Nun steht die Klinik mit zwei Behandlungsstühlen, einem Labor, einem Röntgengerät und einer Wohnung für den Zahnarzt und seiner Familie. Da es auf dem Gelände weder Strom noch Wasser gab, mussten die Experten da zunächst eine autarke Versorgung aufbauen.“Immerhin tut das Internet jetzt manchmal“, bemerkt Roos mit der ihm eigenen feinen Ironie. Diese technischen Mängel erschweren ihm die Kommunikation mit seinem tibetischen Kollegen, „aber wir finden dann doch immer zusammen“.
Roos ist zuversichtlich, dass er nun vielen Menschen helfen kann. „Leider ist die Zahnpflege in Ladakh mittelalterlich.“ Da müssen er und sein Team aufklären. Wenn er Menschen helfen kann, die nur Zahnstummel im Mund haben, macht das den leidenschaftlichen Arzt froh. Seine Frau Ulrike kümmert sich auf den gemeinsamen Reisen nicht nur um die Patienten. Sie macht das Personal fit für die Betreuung der Patienten. Obwohl er die Klinik nun an seinen tibetischen Kollegen übergeben hat, plant Roos schon die nächste Reise. „Im November bin ich für ein verlängertes Wochenende dort, um zu schauen, ob alles rund läuft.“ Darauf freut sich der Zahnmediziner schon sehr.“
Das Hilfsprojekt für Ladakh
Finanzierung: Aus Spendengeldern und eigenen Mitteln hat der Zahnarzt Rainer Roos die Zahnklinik finanziert. Möglich wurde der Aufbau allerdings nur, weil der bestens vernetzte Mediziner viel Hilfe von Unternehmern aus der Region und von der Universität in Trier bekam. Die Bauleitung in Südindien hat Schreinermeister Achim Wiegmann übernommen.
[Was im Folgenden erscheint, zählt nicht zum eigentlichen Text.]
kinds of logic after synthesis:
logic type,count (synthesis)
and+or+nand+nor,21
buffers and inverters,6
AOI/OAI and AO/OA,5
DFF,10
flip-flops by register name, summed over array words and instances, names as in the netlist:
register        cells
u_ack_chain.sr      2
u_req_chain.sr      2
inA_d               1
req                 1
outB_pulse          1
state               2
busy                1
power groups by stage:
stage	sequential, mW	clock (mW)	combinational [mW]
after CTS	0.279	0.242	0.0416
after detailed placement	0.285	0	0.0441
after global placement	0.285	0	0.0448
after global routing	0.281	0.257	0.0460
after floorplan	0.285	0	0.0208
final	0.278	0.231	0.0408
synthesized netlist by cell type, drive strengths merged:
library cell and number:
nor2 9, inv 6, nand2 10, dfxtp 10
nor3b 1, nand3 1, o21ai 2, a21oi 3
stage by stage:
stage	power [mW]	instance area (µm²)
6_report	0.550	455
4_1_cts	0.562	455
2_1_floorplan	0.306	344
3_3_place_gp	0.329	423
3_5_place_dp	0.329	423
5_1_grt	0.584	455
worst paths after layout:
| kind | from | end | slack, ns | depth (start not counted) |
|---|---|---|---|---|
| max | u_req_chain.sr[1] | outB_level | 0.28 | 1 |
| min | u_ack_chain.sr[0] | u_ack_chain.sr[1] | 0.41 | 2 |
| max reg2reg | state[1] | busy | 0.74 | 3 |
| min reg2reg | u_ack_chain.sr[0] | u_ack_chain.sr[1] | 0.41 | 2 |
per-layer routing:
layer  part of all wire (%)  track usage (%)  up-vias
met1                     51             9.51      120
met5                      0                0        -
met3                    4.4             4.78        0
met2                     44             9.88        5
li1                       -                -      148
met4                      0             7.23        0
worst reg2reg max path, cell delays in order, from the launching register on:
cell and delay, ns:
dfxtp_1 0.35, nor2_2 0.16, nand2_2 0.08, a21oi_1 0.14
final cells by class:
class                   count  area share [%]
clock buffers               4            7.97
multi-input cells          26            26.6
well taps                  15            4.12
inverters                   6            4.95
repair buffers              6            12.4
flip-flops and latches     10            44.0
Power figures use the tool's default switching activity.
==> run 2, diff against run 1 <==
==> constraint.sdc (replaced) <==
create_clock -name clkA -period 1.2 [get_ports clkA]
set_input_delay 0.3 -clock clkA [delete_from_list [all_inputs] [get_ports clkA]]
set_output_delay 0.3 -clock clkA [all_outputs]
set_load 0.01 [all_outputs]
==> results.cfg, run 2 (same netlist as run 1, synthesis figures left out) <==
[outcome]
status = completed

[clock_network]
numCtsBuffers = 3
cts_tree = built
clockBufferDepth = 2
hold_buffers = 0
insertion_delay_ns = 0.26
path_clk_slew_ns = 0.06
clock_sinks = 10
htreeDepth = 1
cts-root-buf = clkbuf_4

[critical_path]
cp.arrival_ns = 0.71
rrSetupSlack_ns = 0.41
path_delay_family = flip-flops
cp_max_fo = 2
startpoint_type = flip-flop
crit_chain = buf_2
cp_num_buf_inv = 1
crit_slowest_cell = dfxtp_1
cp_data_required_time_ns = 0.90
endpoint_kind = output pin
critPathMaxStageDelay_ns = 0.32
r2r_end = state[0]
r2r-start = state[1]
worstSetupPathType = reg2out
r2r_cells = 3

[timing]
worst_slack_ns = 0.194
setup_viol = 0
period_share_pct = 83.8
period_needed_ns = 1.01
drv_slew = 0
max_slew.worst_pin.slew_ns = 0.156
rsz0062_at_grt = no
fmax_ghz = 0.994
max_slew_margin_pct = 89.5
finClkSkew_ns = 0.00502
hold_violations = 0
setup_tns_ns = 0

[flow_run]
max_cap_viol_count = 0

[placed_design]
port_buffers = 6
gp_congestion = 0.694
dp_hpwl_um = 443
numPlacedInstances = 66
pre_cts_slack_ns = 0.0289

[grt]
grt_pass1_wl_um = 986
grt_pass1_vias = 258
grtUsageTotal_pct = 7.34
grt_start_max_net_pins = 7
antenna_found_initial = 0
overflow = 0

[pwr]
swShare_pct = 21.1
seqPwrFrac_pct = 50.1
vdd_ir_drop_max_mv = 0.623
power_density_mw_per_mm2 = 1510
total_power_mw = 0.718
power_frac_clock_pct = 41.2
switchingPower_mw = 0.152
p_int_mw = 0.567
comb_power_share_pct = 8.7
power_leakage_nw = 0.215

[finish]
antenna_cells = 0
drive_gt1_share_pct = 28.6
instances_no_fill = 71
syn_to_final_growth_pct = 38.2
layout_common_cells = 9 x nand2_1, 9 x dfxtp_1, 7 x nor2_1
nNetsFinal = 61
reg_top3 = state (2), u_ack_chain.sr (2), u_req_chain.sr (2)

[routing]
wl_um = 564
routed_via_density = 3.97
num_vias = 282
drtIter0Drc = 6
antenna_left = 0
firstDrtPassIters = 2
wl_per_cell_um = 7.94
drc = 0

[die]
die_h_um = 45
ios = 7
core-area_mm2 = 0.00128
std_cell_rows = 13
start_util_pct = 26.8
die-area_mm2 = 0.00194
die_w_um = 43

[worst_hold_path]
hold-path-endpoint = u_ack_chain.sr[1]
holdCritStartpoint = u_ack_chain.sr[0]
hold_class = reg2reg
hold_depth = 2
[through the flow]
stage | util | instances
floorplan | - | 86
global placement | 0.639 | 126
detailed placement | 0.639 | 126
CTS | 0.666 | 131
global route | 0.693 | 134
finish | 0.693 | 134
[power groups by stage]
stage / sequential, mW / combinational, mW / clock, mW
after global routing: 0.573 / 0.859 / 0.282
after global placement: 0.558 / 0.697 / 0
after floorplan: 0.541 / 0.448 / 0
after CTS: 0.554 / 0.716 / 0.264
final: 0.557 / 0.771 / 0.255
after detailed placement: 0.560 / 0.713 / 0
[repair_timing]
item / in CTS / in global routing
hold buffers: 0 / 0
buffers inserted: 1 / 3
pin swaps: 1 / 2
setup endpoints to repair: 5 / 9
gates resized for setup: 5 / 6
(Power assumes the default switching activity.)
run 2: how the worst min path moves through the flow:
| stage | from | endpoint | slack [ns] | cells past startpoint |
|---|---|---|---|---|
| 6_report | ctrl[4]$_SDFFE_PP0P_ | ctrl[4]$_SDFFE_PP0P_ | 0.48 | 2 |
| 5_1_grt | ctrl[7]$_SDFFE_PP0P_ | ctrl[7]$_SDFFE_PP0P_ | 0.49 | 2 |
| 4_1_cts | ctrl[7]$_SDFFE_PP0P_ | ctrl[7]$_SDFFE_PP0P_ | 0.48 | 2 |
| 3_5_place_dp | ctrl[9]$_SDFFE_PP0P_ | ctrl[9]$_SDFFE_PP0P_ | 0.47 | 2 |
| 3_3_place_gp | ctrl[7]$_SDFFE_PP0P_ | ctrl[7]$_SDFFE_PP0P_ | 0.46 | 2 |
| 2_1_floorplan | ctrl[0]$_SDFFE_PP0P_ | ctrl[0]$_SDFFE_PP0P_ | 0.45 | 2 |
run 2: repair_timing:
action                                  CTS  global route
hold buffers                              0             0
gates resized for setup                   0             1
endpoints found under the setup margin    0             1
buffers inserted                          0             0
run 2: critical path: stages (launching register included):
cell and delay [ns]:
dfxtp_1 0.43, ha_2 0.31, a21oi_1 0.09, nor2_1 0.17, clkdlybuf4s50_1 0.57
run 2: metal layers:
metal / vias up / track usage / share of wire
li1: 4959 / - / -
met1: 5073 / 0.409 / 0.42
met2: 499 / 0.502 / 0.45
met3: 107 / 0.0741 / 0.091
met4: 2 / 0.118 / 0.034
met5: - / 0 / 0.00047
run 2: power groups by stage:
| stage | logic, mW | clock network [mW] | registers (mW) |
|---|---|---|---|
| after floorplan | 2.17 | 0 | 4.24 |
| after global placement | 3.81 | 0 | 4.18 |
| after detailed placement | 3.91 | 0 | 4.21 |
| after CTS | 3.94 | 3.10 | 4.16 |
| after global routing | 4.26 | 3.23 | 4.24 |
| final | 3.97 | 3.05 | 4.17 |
**config.mk**
```make
export PLATFORM = sky130hd
export DESIGN_NAME = rf_writeback_queue
export DESIGN_NICKNAME = d
export VERILOG_FILES = /design/src/rtl/rf_writeback_queue.sv
export SDC_FILE = /design/constraint.sdc
export NUM_CORES = 1
export LEC_CHECK = 0
export ABC_AREA = 1
export CORE_ASPECT_RATIO = 0.75
export CORE_MARGIN = 2
export CORE_UTILIZATION = 40
export CTS_BUF_LIST = sky130_fd_sc_hd__clkbuf_8 sky130_fd_sc_hd__clkbuf_16
export DETAILED_ROUTE_END_ITERATION = 10
export GPL_ROUTABILITY_DRIVEN = 1
export HOLD_SLACK_MARGIN = 0.08
export SKIP_LAST_GASP = 1
export SLEW_MARGIN = 0
export SYNTH_ARGS = -nofsm -noshare
export SYNTH_HDL_FRONTEND = slang
export SYNTH_SLANG_ARGS = --single-unit
```
**constraint.sdc**
```tcl
create_clock -name clk -period 5.7 [get_ports clk]
set_input_delay 0.57 -clock clk [delete_from_list [all_inputs] [get_ports clk]]
set_output_delay 0.57 -clock clk [all_outputs]
set_load 0.005 [all_outputs]
```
Suche nach Sponsoren: Um den Betrieb der Klinik zu finanzieren, ist Roos auf der Suche nach weiteren Sponsoren. Nicht nur Firmen, auch viele Privatleute haben das Projekt im Himalaya unterstützt. Anschrift: Ladakh Medical Aid gGmbH; Eichendorffstraße 64; Esslingen – Konto/IBAN: DE44611616960249995000; BIC: GENODES1NHB. Weitere Informationen zu den Spendenmöglichkeiten gibt es auf der Homepage des Projekts: www.klinik-ladakh.de
Die weiteren Pläne: Bereits jetzt hat Rainer Roos neue Ideen, für die er Unterstützer sucht. Da Ladakh eine weit verzweigte und sehr dörflich geprägte Region ist, können viele Patienten nicht in die Klinik kommen, um sich dort behandeln zu lassen. Daher planen Roos und seine Mitarbeiter nun eine mobile Zahnstation, die auch die ländlich geprägten Bereiche erreicht. Außerdem sind für den Betrieb der Klinik gut ausgebildete Zahnärzte notwendig. Die Tochter von Roos‘ Partner Kunsang Dechen will in die Fußstapfen des Vaters treten und selbst Zahnmedizin studieren. Da die Familie das nicht alleine finanzieren kann, werden dringend Unterstützer gesucht.